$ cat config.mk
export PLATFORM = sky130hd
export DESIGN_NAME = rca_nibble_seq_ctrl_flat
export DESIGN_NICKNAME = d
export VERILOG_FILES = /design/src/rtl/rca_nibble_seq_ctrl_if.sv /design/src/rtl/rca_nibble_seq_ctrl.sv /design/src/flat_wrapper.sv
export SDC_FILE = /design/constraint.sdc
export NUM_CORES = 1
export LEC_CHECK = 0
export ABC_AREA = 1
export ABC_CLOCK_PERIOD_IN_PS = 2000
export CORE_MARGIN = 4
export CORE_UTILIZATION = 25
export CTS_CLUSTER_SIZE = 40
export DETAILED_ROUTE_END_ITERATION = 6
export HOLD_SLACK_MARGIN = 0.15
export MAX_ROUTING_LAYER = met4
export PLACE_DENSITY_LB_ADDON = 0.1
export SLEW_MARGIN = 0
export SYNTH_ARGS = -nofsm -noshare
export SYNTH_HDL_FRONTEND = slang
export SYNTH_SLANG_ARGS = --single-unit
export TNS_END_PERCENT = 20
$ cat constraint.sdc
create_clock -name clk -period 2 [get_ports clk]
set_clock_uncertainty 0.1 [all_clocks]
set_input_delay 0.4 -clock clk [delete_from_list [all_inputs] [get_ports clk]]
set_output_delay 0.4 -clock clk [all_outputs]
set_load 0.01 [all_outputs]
————————
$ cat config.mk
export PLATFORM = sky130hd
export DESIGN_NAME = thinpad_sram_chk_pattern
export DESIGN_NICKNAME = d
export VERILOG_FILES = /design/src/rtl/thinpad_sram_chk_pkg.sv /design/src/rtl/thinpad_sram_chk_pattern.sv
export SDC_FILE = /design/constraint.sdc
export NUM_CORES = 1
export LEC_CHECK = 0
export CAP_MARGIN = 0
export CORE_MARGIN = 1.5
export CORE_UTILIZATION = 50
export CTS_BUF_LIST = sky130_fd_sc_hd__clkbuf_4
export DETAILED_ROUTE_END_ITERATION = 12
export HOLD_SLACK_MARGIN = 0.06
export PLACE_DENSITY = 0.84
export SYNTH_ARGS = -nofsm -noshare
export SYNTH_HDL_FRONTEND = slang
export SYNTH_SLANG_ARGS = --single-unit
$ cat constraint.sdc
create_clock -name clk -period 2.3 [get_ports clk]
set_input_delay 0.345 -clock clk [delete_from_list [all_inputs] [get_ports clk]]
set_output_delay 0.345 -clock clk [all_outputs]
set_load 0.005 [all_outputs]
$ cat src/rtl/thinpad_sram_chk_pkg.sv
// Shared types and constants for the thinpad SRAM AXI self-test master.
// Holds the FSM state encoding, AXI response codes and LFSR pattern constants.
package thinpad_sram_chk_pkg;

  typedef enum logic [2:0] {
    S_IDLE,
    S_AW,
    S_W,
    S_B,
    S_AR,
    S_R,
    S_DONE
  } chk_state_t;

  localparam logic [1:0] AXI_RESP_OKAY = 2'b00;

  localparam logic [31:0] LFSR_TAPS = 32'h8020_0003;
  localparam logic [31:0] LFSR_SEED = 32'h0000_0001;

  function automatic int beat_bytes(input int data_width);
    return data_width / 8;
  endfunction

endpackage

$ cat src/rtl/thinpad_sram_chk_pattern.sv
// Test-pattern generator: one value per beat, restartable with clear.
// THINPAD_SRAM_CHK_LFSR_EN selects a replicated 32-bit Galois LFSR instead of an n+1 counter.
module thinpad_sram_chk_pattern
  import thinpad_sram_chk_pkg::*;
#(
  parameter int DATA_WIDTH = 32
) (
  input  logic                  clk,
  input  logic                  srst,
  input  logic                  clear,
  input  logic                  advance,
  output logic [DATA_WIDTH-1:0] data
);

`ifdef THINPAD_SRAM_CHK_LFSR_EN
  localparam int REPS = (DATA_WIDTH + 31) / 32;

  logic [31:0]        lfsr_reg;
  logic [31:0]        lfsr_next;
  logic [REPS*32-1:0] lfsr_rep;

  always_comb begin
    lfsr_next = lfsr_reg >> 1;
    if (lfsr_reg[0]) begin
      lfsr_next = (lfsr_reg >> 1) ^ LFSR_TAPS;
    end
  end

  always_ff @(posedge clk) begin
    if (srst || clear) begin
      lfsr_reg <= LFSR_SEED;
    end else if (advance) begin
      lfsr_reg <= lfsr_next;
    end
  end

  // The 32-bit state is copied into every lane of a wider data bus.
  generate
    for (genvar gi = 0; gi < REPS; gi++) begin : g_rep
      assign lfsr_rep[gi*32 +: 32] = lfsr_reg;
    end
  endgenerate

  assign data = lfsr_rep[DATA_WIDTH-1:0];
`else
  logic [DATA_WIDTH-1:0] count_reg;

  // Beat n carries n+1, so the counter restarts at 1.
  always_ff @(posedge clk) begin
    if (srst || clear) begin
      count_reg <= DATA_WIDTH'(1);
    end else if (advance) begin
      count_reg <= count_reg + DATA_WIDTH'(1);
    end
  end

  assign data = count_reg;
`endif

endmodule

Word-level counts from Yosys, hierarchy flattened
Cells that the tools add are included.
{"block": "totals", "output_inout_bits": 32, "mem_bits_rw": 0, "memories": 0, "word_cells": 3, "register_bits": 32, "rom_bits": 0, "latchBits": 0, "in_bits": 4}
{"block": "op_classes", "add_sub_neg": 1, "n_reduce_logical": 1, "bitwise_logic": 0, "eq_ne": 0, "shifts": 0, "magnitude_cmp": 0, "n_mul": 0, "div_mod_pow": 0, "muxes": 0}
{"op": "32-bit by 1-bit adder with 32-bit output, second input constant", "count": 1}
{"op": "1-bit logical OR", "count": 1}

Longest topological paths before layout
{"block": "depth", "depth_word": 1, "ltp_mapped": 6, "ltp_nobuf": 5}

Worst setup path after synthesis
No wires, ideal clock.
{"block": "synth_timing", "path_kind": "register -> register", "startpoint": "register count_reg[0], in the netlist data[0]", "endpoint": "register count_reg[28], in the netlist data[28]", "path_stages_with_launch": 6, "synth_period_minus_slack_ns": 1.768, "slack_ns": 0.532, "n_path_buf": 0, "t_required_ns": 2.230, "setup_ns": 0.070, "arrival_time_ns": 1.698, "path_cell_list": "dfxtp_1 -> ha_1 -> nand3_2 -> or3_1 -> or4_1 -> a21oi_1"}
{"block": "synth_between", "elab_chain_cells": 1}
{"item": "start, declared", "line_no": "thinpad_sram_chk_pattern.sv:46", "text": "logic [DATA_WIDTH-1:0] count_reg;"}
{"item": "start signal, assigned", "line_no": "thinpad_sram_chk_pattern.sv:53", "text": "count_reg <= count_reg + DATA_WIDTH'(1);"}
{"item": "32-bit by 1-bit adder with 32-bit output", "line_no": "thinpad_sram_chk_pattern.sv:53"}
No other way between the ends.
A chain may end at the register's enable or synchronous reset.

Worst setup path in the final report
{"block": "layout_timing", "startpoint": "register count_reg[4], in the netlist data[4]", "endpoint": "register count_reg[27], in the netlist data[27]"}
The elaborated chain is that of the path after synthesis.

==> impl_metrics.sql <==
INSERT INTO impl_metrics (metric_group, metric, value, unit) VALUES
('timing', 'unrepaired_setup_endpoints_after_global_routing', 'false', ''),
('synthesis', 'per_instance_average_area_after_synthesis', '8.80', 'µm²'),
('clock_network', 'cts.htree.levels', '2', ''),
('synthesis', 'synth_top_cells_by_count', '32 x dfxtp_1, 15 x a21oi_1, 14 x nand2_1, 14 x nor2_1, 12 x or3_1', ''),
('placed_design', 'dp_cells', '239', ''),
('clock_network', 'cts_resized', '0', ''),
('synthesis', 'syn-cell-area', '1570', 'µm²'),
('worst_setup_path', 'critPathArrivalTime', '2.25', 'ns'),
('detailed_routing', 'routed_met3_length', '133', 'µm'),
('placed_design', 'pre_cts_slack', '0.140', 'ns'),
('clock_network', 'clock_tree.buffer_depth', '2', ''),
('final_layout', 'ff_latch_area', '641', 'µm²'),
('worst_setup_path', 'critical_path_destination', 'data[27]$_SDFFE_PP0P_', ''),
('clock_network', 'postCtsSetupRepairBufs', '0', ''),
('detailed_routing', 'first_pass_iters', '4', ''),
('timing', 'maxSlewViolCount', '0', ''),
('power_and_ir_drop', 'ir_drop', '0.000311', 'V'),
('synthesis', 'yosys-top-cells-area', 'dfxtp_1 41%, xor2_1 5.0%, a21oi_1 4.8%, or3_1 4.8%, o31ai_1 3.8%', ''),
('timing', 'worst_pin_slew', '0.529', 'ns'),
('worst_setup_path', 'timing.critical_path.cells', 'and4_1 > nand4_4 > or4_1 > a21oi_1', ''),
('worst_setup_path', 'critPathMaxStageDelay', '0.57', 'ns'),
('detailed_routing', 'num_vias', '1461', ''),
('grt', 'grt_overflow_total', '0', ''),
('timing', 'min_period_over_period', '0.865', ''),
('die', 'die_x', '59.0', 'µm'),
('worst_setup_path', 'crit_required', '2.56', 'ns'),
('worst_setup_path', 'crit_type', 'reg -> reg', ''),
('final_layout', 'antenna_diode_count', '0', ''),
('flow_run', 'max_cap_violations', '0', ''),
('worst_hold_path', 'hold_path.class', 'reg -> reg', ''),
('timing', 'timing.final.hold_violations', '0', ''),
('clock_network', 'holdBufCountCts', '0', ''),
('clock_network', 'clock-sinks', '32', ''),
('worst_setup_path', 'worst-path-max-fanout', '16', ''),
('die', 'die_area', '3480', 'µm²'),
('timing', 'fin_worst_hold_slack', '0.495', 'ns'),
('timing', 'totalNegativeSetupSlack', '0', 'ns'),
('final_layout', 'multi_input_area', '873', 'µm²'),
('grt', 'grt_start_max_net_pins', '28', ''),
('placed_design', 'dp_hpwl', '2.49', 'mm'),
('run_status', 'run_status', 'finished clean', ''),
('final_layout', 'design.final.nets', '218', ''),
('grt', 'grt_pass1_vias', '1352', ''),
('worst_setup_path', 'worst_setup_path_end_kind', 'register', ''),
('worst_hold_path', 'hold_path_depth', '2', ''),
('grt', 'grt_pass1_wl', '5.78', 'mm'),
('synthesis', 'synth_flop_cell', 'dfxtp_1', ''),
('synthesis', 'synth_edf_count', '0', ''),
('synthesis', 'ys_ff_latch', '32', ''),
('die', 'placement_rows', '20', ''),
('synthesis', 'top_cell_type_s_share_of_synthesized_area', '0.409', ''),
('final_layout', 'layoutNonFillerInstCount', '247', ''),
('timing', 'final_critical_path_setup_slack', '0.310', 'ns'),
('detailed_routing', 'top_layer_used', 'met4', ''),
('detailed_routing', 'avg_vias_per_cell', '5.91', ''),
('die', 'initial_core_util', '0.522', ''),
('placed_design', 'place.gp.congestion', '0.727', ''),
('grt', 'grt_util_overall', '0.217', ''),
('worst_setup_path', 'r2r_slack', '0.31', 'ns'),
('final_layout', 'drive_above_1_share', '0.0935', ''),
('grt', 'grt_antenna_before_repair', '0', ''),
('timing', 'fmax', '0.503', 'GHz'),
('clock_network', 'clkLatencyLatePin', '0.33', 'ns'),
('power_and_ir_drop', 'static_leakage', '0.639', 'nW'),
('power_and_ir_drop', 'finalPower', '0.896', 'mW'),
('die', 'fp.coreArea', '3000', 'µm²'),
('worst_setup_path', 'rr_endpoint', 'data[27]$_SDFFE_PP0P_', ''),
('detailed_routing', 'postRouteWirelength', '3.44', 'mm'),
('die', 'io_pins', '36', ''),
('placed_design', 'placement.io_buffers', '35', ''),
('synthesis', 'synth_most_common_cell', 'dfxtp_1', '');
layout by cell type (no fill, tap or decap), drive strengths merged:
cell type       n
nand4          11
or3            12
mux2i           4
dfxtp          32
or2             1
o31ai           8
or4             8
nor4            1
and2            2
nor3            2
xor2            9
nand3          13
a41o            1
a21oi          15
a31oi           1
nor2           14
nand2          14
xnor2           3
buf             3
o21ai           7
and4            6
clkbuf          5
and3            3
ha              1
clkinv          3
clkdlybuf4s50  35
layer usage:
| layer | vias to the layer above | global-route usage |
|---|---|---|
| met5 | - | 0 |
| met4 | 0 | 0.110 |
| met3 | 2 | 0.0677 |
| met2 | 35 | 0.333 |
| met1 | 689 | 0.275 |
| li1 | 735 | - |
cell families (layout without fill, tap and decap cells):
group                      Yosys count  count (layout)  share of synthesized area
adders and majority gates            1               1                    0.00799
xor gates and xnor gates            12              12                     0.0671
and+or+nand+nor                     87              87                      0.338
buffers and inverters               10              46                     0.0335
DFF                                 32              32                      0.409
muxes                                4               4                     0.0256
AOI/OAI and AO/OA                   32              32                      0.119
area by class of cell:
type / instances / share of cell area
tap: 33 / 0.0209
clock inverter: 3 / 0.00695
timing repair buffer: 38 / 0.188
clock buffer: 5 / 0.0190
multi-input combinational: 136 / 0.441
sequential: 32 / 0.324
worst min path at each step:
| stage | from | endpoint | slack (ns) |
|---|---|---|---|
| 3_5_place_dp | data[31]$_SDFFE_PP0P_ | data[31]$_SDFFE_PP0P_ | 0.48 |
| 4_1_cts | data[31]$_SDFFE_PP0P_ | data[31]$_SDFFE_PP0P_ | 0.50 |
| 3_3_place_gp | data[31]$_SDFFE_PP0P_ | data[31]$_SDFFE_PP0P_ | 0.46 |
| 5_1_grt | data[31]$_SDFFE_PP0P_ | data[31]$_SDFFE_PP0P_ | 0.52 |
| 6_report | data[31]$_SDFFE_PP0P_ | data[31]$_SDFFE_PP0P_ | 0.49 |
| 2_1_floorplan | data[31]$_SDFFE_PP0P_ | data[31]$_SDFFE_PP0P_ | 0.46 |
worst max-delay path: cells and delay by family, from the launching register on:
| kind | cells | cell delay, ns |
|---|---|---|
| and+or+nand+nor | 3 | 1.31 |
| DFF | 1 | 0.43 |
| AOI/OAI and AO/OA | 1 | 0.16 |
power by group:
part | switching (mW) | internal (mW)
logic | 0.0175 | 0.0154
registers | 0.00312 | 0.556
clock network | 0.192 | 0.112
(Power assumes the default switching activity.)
————————
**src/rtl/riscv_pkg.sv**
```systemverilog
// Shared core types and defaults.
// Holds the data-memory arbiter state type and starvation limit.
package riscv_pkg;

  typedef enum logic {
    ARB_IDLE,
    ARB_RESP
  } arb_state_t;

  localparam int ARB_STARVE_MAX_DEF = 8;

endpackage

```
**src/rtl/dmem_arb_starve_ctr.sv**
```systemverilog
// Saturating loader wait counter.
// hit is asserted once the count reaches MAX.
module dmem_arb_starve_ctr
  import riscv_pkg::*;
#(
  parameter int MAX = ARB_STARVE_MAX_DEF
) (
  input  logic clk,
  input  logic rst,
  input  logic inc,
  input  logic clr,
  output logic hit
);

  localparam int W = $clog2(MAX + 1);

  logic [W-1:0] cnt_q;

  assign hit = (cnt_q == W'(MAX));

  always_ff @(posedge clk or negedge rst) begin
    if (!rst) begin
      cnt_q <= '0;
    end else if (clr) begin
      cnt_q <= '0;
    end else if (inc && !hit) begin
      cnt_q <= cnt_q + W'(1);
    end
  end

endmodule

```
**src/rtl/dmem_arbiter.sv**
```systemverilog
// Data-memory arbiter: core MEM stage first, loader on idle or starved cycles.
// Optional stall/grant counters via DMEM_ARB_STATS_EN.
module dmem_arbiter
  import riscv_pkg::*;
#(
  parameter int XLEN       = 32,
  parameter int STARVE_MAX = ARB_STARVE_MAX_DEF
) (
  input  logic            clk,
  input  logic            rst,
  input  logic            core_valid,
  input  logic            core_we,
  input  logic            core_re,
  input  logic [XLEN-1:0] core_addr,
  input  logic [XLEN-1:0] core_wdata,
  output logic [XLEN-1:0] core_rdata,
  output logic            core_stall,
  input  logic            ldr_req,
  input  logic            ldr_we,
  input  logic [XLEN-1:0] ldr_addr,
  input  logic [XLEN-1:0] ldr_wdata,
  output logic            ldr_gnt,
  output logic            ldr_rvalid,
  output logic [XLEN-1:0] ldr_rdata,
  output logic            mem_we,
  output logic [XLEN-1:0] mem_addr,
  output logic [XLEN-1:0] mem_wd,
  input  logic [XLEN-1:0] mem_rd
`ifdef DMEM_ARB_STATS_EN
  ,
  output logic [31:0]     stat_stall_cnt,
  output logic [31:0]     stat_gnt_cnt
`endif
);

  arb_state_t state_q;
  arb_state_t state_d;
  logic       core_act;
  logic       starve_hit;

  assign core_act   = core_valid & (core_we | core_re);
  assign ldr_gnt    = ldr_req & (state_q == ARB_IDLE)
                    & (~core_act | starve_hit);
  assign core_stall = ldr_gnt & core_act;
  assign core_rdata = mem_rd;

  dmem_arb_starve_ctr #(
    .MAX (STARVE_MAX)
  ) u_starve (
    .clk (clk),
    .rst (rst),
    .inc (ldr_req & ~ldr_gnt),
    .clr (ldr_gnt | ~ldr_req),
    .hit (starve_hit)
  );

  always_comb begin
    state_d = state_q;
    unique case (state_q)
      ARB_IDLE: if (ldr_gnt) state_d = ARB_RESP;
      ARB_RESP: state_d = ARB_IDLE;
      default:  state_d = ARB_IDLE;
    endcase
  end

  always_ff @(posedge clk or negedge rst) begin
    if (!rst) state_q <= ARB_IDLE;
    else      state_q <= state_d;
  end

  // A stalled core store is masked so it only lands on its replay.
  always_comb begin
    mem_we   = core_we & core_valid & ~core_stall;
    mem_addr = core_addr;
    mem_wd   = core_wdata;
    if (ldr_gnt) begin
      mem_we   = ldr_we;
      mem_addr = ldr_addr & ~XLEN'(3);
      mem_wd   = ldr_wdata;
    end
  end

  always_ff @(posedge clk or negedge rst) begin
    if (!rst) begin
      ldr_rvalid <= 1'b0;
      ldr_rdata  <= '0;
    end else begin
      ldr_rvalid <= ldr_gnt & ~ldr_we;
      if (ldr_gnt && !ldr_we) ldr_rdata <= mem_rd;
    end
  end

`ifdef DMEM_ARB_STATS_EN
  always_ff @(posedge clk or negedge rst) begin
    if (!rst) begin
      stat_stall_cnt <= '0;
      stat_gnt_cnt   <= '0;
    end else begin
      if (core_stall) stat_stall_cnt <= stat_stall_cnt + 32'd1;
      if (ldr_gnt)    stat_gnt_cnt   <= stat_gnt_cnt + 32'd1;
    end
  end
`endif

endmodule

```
————————
▸ **Assignment**
Out of the data above, set down the lines from the one with "assign data = lfsr_rep[DATA_WIDTH-1:0];" to the one with "Cells that the tools add are included.", both included, exactly as written and with no additions.

▸ **Answer to the exercise**
  assign data = lfsr_rep[DATA_WIDTH-1:0];
`else
  logic [DATA_WIDTH-1:0] count_reg;

  // Beat n carries n+1, so the counter restarts at 1.
  always_ff @(posedge clk) begin
    if (srst || clear) begin
      count_reg <= DATA_WIDTH'(1);
    end else if (advance) begin
      count_reg <= count_reg + DATA_WIDTH'(1);
    end
  end

  assign data = count_reg;
`endif

endmodule

Word-level counts from Yosys, hierarchy flattened
Cells that the tools add are included.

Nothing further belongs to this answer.